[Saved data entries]
Start of Block

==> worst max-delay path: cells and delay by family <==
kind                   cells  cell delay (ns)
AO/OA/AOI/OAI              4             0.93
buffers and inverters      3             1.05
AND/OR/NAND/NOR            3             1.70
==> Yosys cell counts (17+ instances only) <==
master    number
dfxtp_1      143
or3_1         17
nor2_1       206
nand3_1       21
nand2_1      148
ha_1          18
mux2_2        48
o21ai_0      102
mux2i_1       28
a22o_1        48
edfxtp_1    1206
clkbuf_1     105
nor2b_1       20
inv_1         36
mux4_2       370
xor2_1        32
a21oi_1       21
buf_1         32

End of Block

Nothing should appear in the answer except the lines from the one containing "Yosys cell counts" to the end of the data above, reproduced exactly.

==> Yosys cell counts (17+ instances only) <==
master    number
dfxtp_1      143
or3_1         17
nor2_1       206
nand3_1       21
nand2_1      148
ha_1          18
mux2_2        48
o21ai_0      102
mux2i_1       28
a22o_1        48
edfxtp_1    1206
clkbuf_1     105
nor2b_1       20
inv_1         36
mux4_2       370
xor2_1        32
a21oi_1       21
buf_1         32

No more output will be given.